The initial contact with the physical therapists was made by telephone or e-mail, with the subsequent distribution and collection of questionnaires made in person. Participants were instructed not to leave questions unanswered and to respond to the questionnaires individually and without consultations. They were also instructed to choose only one alternative for each question, except for one of the questions, in which they were informed that more than one answer would be accepted.

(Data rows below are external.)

## config.mk

```make
export PLATFORM = sky130hd
export DESIGN_NAME = alu_core
export DESIGN_NICKNAME = d
export VERILOG_FILES = /design/src/rtl/alu_core.sv
export SDC_FILE = /design/constraint.sdc
export NUM_CORES = 1
export LEC_CHECK = 0
export BUFFER_PORTS_ARGS = -buffer_cell sky130_fd_sc_hd__buf_2
export CORE_MARGIN = 10
export CORE_UTILIZATION = 42
export CTS_BUF_LIST = sky130_fd_sc_hd__clkbuf_4 sky130_fd_sc_hd__clkbuf_8
export CTS_CLUSTER_DIAMETER = 40
export DETAILED_ROUTE_END_ITERATION = 16
export GPL_TIMING_DRIVEN = 1
export PLACE_DENSITY = 0.57
export SETUP_SLACK_MARGIN = 0.05
export SLEW_MARGIN = 25
export SYNTH_ARGS = -nofsm -noshare
export SYNTH_HDL_FRONTEND = slang
export SYNTH_SLANG_ARGS = --single-unit
```

## constraint.sdc

```tcl
create_clock -name clk -period 9.15 [get_ports clk]
set_input_delay 0.4575 -clock clk [delete_from_list [all_inputs] [get_ports clk]]
set_output_delay 0.4575 -clock clk [all_outputs]
set_load 0.02 [all_outputs]
```

## src/rtl/alu_core.sv

```systemverilog
// alu_core: N-bit integer ALU for the execute stage; result and flags are registered
// (one-cycle latency, a new operation may issue every cycle).
// Ports:
//   clk, rst      rising-edge clock, synchronous active-high reset
//   a, b          operands; b is also the unsigned shift/rotate amount
//   op            7-bit opcode (0..13 defined, others yield zero)
//   cin           carry/borrow in, used by ADC and SBC only
//   out           registered result
//   cout          registered carry (ADD/ADC) or borrow (SUB/SBC)
//   overflow      registered two's-complement overflow
//   sign, zero    registered out[N-1] and (out == 0)
module alu_core #(
    parameter int unsigned N = 8
) (
    input  logic         clk,
    input  logic         rst,
    input  logic [N-1:0] a,
    input  logic [N-1:0] b,
    input  logic [6:0]   op,
    input  logic         cin,
    output logic [N-1:0] out,
    output logic         cout,
    output logic         overflow,
    output logic         sign,
    output logic         zero
);

    // Shift amounts are handled at least 32 bits wide so N itself is representable.
    localparam int unsigned BW = (N > 32) ? N : 32;

    localparam logic [6:0] OP_ADD   = 7'd0;
    localparam logic [6:0] OP_ADC   = 7'd1;
    localparam logic [6:0] OP_SUB   = 7'd2;
    localparam logic [6:0] OP_SBC   = 7'd3;
    localparam logic [6:0] OP_AND   = 7'd4;
    localparam logic [6:0] OP_OR    = 7'd5;
    localparam logic [6:0] OP_XOR   = 7'd6;
    localparam logic [6:0] OP_NOT   = 7'd7;
    localparam logic [6:0] OP_LSL   = 7'd8;
    localparam logic [6:0] OP_LSR   = 7'd9;
    localparam logic [6:0] OP_ASR   = 7'd10;
    localparam logic [6:0] OP_ROL   = 7'd11;
    localparam logic [6:0] OP_ROR   = 7'd12;
    localparam logic [6:0] OP_PASSB = 7'd13;

    logic [N-1:0] out_q, out_d;
    logic         cout_q, cout_d;
    logic         overflow_q, overflow_d;
    logic         sign_q, sign_d;
    logic         zero_q, zero_d;

    logic         cin_eff;
    logic [N:0]   sum;
    logic [N:0]   diff;
    logic [BW-1:0] b_ext;
    logic [BW-1:0] rot_amt;

    // Result and flag computation for the operation presented this cycle.
    always_comb begin
        out_d      = '0;
        cout_d     = 1'b0;
        overflow_d = 1'b0;

        cin_eff = ((op == OP_ADC) || (op == OP_SBC)) ? cin : 1'b0;
        // Extra top bit carries out of the add and signals borrow on the subtract.
        sum     = {1'b0, a} + {1'b0, b} + (N+1)'(cin_eff);
        diff    = {1'b0, a} - {1'b0, b} - (N+1)'(cin_eff);
        b_ext   = BW'(b);
        rot_amt = b_ext % BW'(N);

        case (op)
            OP_ADD, OP_ADC: begin
                out_d      = sum[N-1:0];
                cout_d     = sum[N];
                overflow_d = (a[N-1] == b[N-1]) && (sum[N-1] != a[N-1]);
            end
            OP_SUB, OP_SBC: begin
                out_d      = diff[N-1:0];
                cout_d     = diff[N];
                overflow_d = (a[N-1] != b[N-1]) && (diff[N-1] != a[N-1]);
            end
            OP_AND:   out_d = a & b;
            OP_OR:    out_d = a | b;
            OP_XOR:   out_d = a ^ b;
            OP_NOT:   out_d = ~a;
            // Shift counts of N or more fall out naturally: zeros, or sign fill for ASR.
            OP_LSL:   out_d = a << b_ext;
            OP_LSR:   out_d = a >> b_ext;
            OP_ASR:   out_d = N'($signed(a) >>> b_ext);
            // A zero rotate shifts the complementary term by N, which yields zero.
            OP_ROL:   out_d = (a << rot_amt) | (a >> (BW'(N) - rot_amt));
            OP_ROR:   out_d = (a >> rot_amt) | (a << (BW'(N) - rot_amt));
            OP_PASSB: out_d = b;
            default: begin
                out_d      = '0;
                cout_d     = 1'b0;
                overflow_d = 1'b0;
            end
        endcase

        sign_d = out_d[N-1];
        zero_d = (out_d == '0);
    end

    // Output registers with synchronous reset.
    always_ff @(posedge clk) begin
        if (rst) begin
            out_q      <= '0;
            cout_q     <= 1'b0;
            overflow_q <= 1'b0;
            sign_q     <= 1'b0;
            zero_q     <= 1'b0;
        end else begin
            out_q      <= out_d;
            cout_q     <= cout_d;
            overflow_q <= overflow_d;
            sign_q     <= sign_d;
            zero_q     <= zero_d;
        end
    end

    assign out      = out_q;
    assign cout     = cout_q;
    assign overflow = overflow_q;
    assign sign     = sign_q;
    assign zero     = zero_q;

endmodule

```

=== Word level (Yosys, flattened, before mapping) ===
Cells that the tools add are included.

* Register bits: 12
* Bits of input ports: 26
* Output and inout port bits: 12
* Logic and storage cells: 51

* $add $sub $neg: 5
* Equal/unequal tests: 17
* Shift operators: 7
* Muxes and demuxes: 4
* Bitwise gates (word level): 6
* Reductions and logical operators: 7

{| class="wikitable"
|+ Operator list
! operator !! number
|-
| $pmux W8 S12 || 1
|-
| $eq A7 B4 Y1 const B || 6
|-
| $shl A8 B32 Y8 || 1
|-
| $shr A8 B32 Y8 || 1
|-
| $eq A7 B3 Y1 const B || 4
|-
| $or A8 B8 Y8 || 3
|-
| $eq A7 B2 Y1 const B || 2
|-
| $add A8 B8 Y9 || 1
|-
| $add A9 B1 Y9 || 1
|-
| $sub A8 B8 Y9 || 1
|-
| $sub A9 B1 Y9 || 1
|-
| $and A8 B8 Y8 || 1
|-
| $logic_not A8 Y1 || 1
|-
| $not A8 Y8 || 1
|-
| $shl A8 B3 Y8 || 1
|-
| $shl A8 B8 Y8 || 1
|-
| $shr A8 B3 Y8 || 1
|-
| $shr A8 B8 Y8 || 1
|-
| $sshr A8 B8 Y8 || 1
|-
| $xor A8 B8 Y8 || 1
|-
| $eq A7 B1 Y1 const B || 1
|-
| $logic_not A7 Y1 || 1
|-
| $sub A4 B3 Y5 const A || 1
|-
| $pmux W1 S2 || 2
|-
| 6 further kinds || 10
|}

=== Longest topological paths before layout ===
Gate-level depths: netlist (run 1).

* Word-level depth: 7
* Mapped depth: 15
* Depth with buffers taken out: 14

=== Worst setup path before layout (run 1) ===
No wires, ideal clock.

* Path type: input -> register
* Start: input port op[5]
* End: register zero_q (netlist: zero)
* Library setup time: 88 ps
* Arrival: 3539 ps
* Data required time: 9062 ps
* Slack: 5523 ps
* Stages on the path: 13
* Buffers on the path: 1
* Cells stage by stage: or3_1 -> clkbuf_1 -> nor3_1 -> nand3_1 -> fa_1 -> ha_1 -> a211oi_1 -> o21a_1 -> xnor2_1 -> a21o_1 -> a2111oi_0 -> nand4_1 -> nor4_2

* Word-level cells in the longest chain between the ends: 6
* Elaborated cells between the ends (all ways): 22
* Classes of those cells: add/sub: 2; eq/ne: 13; mux: 2; reduce/logical: 5

{| class="wikitable"
|+ Ends and longest elaborated chain
! element !! line !! RTL
|-
| start, declared || 19 || <nowiki>input logic [6:0] op,</nowiki>
|-
| $eq A7 B1 Y1 / $eq A7 B2 Y1 (equally long branches) || 64, 71 ||
|-
| $logic_or A1 B1 Y1 || 64 || <nowiki>cin_eff = ((op == OP_ADC) || (op == OP_SBC)) ? cin : 1'b0;</nowiki>
|-
| $mux W1 || 64 ||
|-
| $sub A9 B1 Y9 / $add A9 B1 Y9 (equally long branches) || 67, 66 ||
|-
| $pmux W8 S12 * || 71 || <nowiki>case (op)</nowiki>
|-
| $logic_not A8 Y1 * || 102 || <nowiki>zero_d = (out_d == '0);</nowiki>
|-
| end signal, assigned || 118 || <nowiki>zero_q <= zero_d;</nowiki>
|-
| end, declared || 50 || <nowiki>logic zero_q, zero_d;</nowiki>
|}

Mark *: on every way between the ends. The rest lies on a longest branch, timed or not.
A chain may end at the register's enable or synchronous reset.

=== Final worst setup path (run 1) ===
Same ends and word-level chain as after synthesis.

==> results of run 1 <==
cells in the mapped netlist, types with 5 or more instances:
library cell  instances  area [µm²]
a2111oi_0             7        61.3
a211o_1               5        43.8
a211oi_1              7        52.6
a21o_1                8        60.1
a21oi_1              23         115
a221oi_1              5        43.8
a22oi_1               5        37.5
a31oi_1              16         100
and3_1                6        37.5
buf_2                13        65.1
clkbuf_1             29         109
dfxtp_1              11         220
ha_1                 30         375
inv_1                30         113
mux2_2                7        78.8
mux2i_1              27         270
mux4_2               10         225
nand2_1              39         146
nand2b_1             12        75.1
nand3_1              14        70.1
nand4_1              10        62.6
nor2_1               29         109
nor2b_1               7        43.8
nor3_1               16        80.1
nor4_1                8        50.1
o211ai_1              9        67.6
o21ai_0               9        45.0
o31ai_1               5        37.5
or3_1                 6        37.5
xnor2_1               5        43.8
xor2_1                6        52.6
per-stage QoR:
| stage | std cells | hold WS, ns |
|---|---|---|
| final | 596 | 0.560 |
| after CTS | 596 | 0.547 |
| after floorplan | 494 | 0.651 |
| after global routing | 596 | 0.569 |
| after global placement | 592 | 0.786 |
| after detailed placement | 592 | 0.791 |
kinds of logic after synthesis:
group                    after synthesis  synth area share, %
AND/OR/NAND/NOR                      176                 26.3
AO/OA/AOI/OAI                        136                 26.8
buffers and inverters                 80                 9.45
flip-flops                            11                 5.94
multiplexers                          46                 16.6
adder cells (fa/ha/maj)               34                 12.3
XOR/XNOR                              11                 2.60
layer usage:
metal	vias to the layer above	track usage, %
li1	1860	-
met1	1913	28.2
met2	256	28.8
met3	44	1.89
met4	0	7.69
met5	-	0
state kept, by name, indices dropped and copies added, names as in the netlist:
register / cells
cout: 1
zero: 1
out: 8
overflow: 1
power groups by stage:
stage | sequential (mW) | clock, mW | combinational (mW)
floorplan | 0.0534 | 0 | 0.138
global placement | 0.0512 | 0 | 0.186
detailed placement | 0.0511 | 0 | 0.186
CTS | 0.0502 | 0.0485 | 0.187
global route | 0.0502 | 0.0513 | 0.208
finish | 0.0501 | 0.0471 | 0.191
worst max path at each step:
stage,from,slack [ns],end,cells after the start
6_report,op[5],4.86,zero,13
5_1_grt,b[1],4.58,zero,10
4_1_cts,op[5],4.90,zero,13
3_5_place_dp,op[5],4.70,zero,13
3_3_place_gp,op[5],4.75,zero,13
2_1_floorplan,op[5],5.52,zero,13
cell type report:
type                    instances  area (µm²)
inverters                      30         113
repair buffers                 40         208
fillers                       900        4770
clock buffers                   3        41.3
flip-flops and latches         11         220
multi-input cells             403        3140
clock inverters                 1        5.00
well taps                     108         135
critical path: cells and delay by family:
family / cells / cell delay (ns)
buffers and inverters: 1 / 0.10
AOI/OAI and AO/OA: 4 / 1.39
and+or+nand+nor: 5 / 1.64
adders and majority gates: 2 / 0.76
xor gates and xnor gates: 1 / 0.08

The researchers distributed and recollected the self-administered questionnaires from the participants using opaque and sealed envelopes to maintain the confidentiality of the responses and the anonymity of the participants.

Sample size

The sample was non-probabilistic and based on the percentage of registered professionals and/or specialists in respiratory physical therapy in Minas Gerais, obtained via the Brazilian Association of Cardiorespiratory Physiotherapy and Physiotherapy in Critical Care (ASSOBRAFIR), which supported this study. A finite population of 210 physical therapists was estimated for the state of Minas Gerais with an assumed proportion of 50% in Belo Horizonte. The calculation determined a sample size of 137 physical therapists based on a margin of error of 5%. The proportion of 50% was adopted because the distribution of physical therapists in the state of Minas Gerais was unknown and this was a conservative approach.16

Data analysis

Descriptive statistics were presented as measure of central tendency (mean), variability (standard deviation), and frequencies. The normality of data distribution was verified by the Shapiro-Wilk test. Comparisons between professionals from public versus private institutions were performed using the difference of two independent samples proportions test. To evaluate bivariate associations between participant characteristics (age, time of professional experience, workplace, higher professional degree, and use of scientific literature in English) and the number of errors on the questionnaire, the Spearman correlation coefficient was used. The strength of the correlations was defined as ≥ 0.30 to 0.49 as weak, ≥ 0.50 to 0.69 as moderate, ≥ 0.70 as strong, and 1.0 as perfect.17 The variables included in the model of multiple linear regression were selected from the correlation analyses. The variables that presented correlation to the number of errors on the questionnaire and that were not highly correlated with each other were tested in the model. The criteria for inclusion were based on p value < 0.10.18 In the final model, only the variables that were statistically significant remained. The level of significance adopted was p < 0.05. The multiple linear regression was designed using the stepwise method. The final model was determined by the adjusted coefficient of determination (R2) and by the statistical significance. To determine the statistical quality of the model, the absence of multicollinearity was verified by the variance inflation factor (VIF>5.0) and normal distribution of residuals by Shapiro-Wilk test and graphic visual analysis (Q-Q plot). The Statistical Package for the Social Sciences v 15.0 (Chicago, IL, USA) and Minitab v. 16 (State College, PA, USA) were used for analyzes.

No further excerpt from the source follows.